## Record extracts:
==> src/rtl/mem_port_arbiter.sv <==
// Shares one single-ported memory between the I-cache fill side and the load/store side.
// One transaction at a time, round-robin on ties, registered memory controls; min 3 cycles per access.
module mem_port_arbiter #(
  parameter int ADDR_W = 16,
  parameter int DATA_W = 16,
  parameter int CNT_W  = 16
) (
  input  logic              clk,
  input  logic              rst,
  input  logic              i_req,
  input  logic [ADDR_W-1:0] i_addr,
  output logic [DATA_W-1:0] i_rdata,
  output logic              i_done,
  input  logic              d_req,
  input  logic              d_we,
  input  logic [ADDR_W-1:0] d_addr,
  input  logic [DATA_W-1:0] d_wdata,
  output logic [DATA_W-1:0] d_rdata,
  output logic              d_done,
  output logic              mem_re,
  output logic              mem_we,
  output logic [ADDR_W-1:0] mem_addr,
  output logic [DATA_W-1:0] mem_wdata,
  input  logic [DATA_W-1:0] mem_rdata,
  input  logic              mem_rdy,
  output logic              busy,
  output logic              owner,
  output logic [CNT_W-1:0]  i_grant_cnt,
  output logic [CNT_W-1:0]  d_grant_cnt,
  output logic [CNT_W-1:0]  stall_cnt
);

  typedef enum logic [1:0] {IDLE, GRANT_I, GRANT_D, DONE} state_t;

  state_t            state, state_nxt;
  logic              last_owner;
  logic [DATA_W-1:0] rdata_q;
  logic              grant_i, grant_d;
  logic              stall_hit;
  logic              mem_ack;

  // Tie goes to the side that did not win last time (last_owner=1 means D won).
  always_comb begin
    state_nxt = state;
    grant_i   = 1'b0;
    grant_d   = 1'b0;
    case (state)
      IDLE: begin
        if (i_req && (!d_req || last_owner)) begin
          grant_i   = 1'b1;
          state_nxt = GRANT_I;
        end else if (d_req) begin
          grant_d   = 1'b1;
          state_nxt = GRANT_D;
        end
      end
      GRANT_I, GRANT_D: begin
        if (mem_rdy) state_nxt = DONE;
      end
      DONE:    state_nxt = IDLE;
      default: state_nxt = IDLE;
    endcase
  end

  assign mem_ack   = (state == GRANT_I || state == GRANT_D) && mem_rdy;
  assign busy      = (state != IDLE);
  assign stall_hit = (i_req && !(busy && !owner)) || (d_req && !(busy && owner));
  assign i_done    = (state == DONE) && !owner;
  assign d_done    = (state == DONE) && owner;
  assign i_rdata   = i_done ? rdata_q : '0;
  assign d_rdata   = d_done ? rdata_q : '0;

  always_ff @(posedge clk) begin
    if (rst) begin
      state       <= IDLE;
      last_owner  <= 1'b1;
      owner       <= 1'b0;
      mem_re      <= 1'b0;
      mem_we      <= 1'b0;
      mem_addr    <= '0;
      mem_wdata   <= '0;
      rdata_q     <= '0;
      i_grant_cnt <= '0;
      d_grant_cnt <= '0;
      stall_cnt   <= '0;
    end else begin
      state <= state_nxt;
      if (grant_i) begin
        owner      <= 1'b0;
        last_owner <= 1'b0;
        mem_re     <= 1'b1;
        mem_we     <= 1'b0;
        mem_addr   <= i_addr;
        mem_wdata  <= '0;
      end else if (grant_d) begin
        owner      <= 1'b1;
        last_owner <= 1'b1;
        mem_re     <= !d_we;
        mem_we     <= d_we;
        mem_addr   <= d_addr;
        mem_wdata  <= d_wdata;
      end else if (mem_ack) begin
        // mem_we still reflects the finishing access; writes report zero data.
        mem_re  <= 1'b0;
        mem_we  <= 1'b0;
        rdata_q <= mem_we ? '0 : mem_rdata;
      end
      if (grant_i && i_grant_cnt != '1) i_grant_cnt <= i_grant_cnt + CNT_W'(1);
      if (grant_d && d_grant_cnt != '1) d_grant_cnt <= d_grant_cnt + CNT_W'(1);
      if (stall_hit && stall_cnt != '1) stall_cnt <= stall_cnt + CNT_W'(1);
    end
  end

endmodule
==> src/flat_wrapper.sv <==
// flat-port wrapper written by rule: the top's interface ports become plain ports
module bus_regbank_flat import bus_regbank_pkg::*;
#(
    parameter int            AW       = 16,
    parameter int            DW       = 16,
    parameter logic [AW-1:0] BASE     = '0,
    parameter int            NREG     = 4,
    parameter int            NSTAT    = 2,
    parameter int            NEVT     = 8,
    parameter int            NLED     = 8,
    parameter logic [DW-1:0] ID_VALUE = DW'(DEF_ID_VALUE)
)
  (clk, rst_n, stat_in, evt_in, ctrl_out, led, bus_baddr, bus_bwrdata, bus_bwr, bus_bstrobe, bus_brddata, bus_back);
  bus_regbank_if #(.AW(AW), .DW(DW)) bus_i ();
  input  logic clk;
  input  logic rst_n;
  input  logic [(NSTAT > 0 ? NSTAT : 1)*DW-1:0] stat_in;
  input  logic [NEVT-1:0] evt_in;
  output logic [NREG*DW-1:0] ctrl_out;
  output logic [NLED-1:0] led;
  input wire logic [$bits(bus_i.baddr)-1:0] bus_baddr;
  input wire logic [$bits(bus_i.bwrdata)-1:0] bus_bwrdata;
  input wire logic [$bits(bus_i.bwr)-1:0] bus_bwr;
  input wire logic [$bits(bus_i.bstrobe)-1:0] bus_bstrobe;
  output wire logic [$bits(bus_i.brddata)-1:0] bus_brddata;
  output wire logic [$bits(bus_i.back)-1:0] bus_back;
  assign bus_i.baddr = bus_baddr;
  assign bus_i.bwrdata = bus_bwrdata;
  assign bus_i.bwr = bus_bwr;
  assign bus_i.bstrobe = bus_bstrobe;
  assign bus_brddata = bus_i.brddata;
  assign bus_back = bus_i.back;
  bus_regbank #(.AW(AW), .DW(DW), .BASE(BASE), .NREG(NREG), .NSTAT(NSTAT), .NEVT(NEVT), .NLED(NLED), .ID_VALUE(ID_VALUE)) u_core (.clk(clk), .rst_n(rst_n), .bus(bus_i), .stat_in(stat_in), .evt_in(evt_in), .ctrl_out(ctrl_out), .led(led));
endmodule
`config.mk`:
```
export PLATFORM = sky130hd
export DESIGN_NAME = serial_subtractor
export DESIGN_NICKNAME = d
export VERILOG_FILES = /design/src/rtl/serial_subtractor.sv
export SDC_FILE = /design/constraint.sdc
export NUM_CORES = 1
export LEC_CHECK = 0
export CAP_MARGIN = 40
export CELL_PAD_IN_SITES_DETAIL_PLACEMENT = 1
export CELL_PAD_IN_SITES_GLOBAL_PLACEMENT = 1
export CORE_MARGIN = 2
export CORE_UTILIZATION = 41
export DETAILED_ROUTE_END_ITERATION = 8
export GPL_ROUTABILITY_DRIVEN = 0
export PLACE_DENSITY = 0.82
export SETUP_SLACK_MARGIN = 0.4
export SLEW_MARGIN = 20
export SYNTH_ARGS = -nofsm -noshare
export SYNTH_HDL_FRONTEND = slang
export SYNTH_SLANG_ARGS = --single-unit
```
`constraint.sdc`:
```
create_clock -name clk -period 3.6 [get_ports clk]
set_input_delay 0.72 -clock clk [delete_from_list [all_inputs] [get_ports clk]]
set_output_delay 0.72 -clock clk [all_outputs]
set_load 0.01 [all_outputs]
```
===== config.mk =====
export PLATFORM = sky130hd
export DESIGN_NAME = scale_scan_ctrl
export DESIGN_NICKNAME = d
export VERILOG_FILES = /design/src/rtl/scale_pkg.sv /design/src/rtl/scan_counter.sv /design/src/rtl/scale_scan_ctrl.sv
export SDC_FILE = /design/constraint.sdc
export NUM_CORES = 1
export LEC_CHECK = 0
export CORE_MARGIN = 2
export CORE_UTILIZATION = 45
export DETAILED_ROUTE_END_ITERATION = 10
export PLACE_DENSITY = 0.76
export SLEW_MARGIN = 20
export SYNTH_ARGS = -nofsm -noshare
export SYNTH_HDL_FRONTEND = slang
export SYNTH_SLANG_ARGS = --single-unit

===== constraint.sdc =====
create_clock -name CLK -period 2.05 [get_ports CLK]
set_clock_uncertainty 0.1 [all_clocks]
set_input_delay 0.205 -clock CLK [delete_from_list [all_inputs] [get_ports CLK]]
set_output_delay 0.205 -clock CLK [all_outputs]
set_load 0.01 [all_outputs]
`config.mk`:
```
export PLATFORM = sky130hd
export DESIGN_NAME = tmds_channel_encoder
export DESIGN_NICKNAME = d
export VERILOG_FILES = /design/src/rtl/tmds_channel_encoder.sv
export SDC_FILE = /design/constraint.sdc
export NUM_CORES = 1
export LEC_CHECK = 0
export CORE_UTILIZATION = 30
export DETAILED_ROUTE_END_ITERATION = 7
export DONT_BUFFER_PORTS = 1
export SLEW_MARGIN = 20
export SYNTH_ARGS = -nofsm -noshare
export SYNTH_HDL_FRONTEND = slang
export SYNTH_SLANG_ARGS = --single-unit
```
`constraint.sdc`:
```
create_clock -name clk -period 27.1 [get_ports clk]
set_input_delay 5.42 -clock clk [delete_from_list [all_inputs] [get_ports clk]]
set_output_delay 5.42 -clock clk [all_outputs]
set_load 0.005 [all_outputs]
```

## Description of the task:
Lines in the data above may contain the word "memory"; count them and give only the number.

## Response for this exercise:
2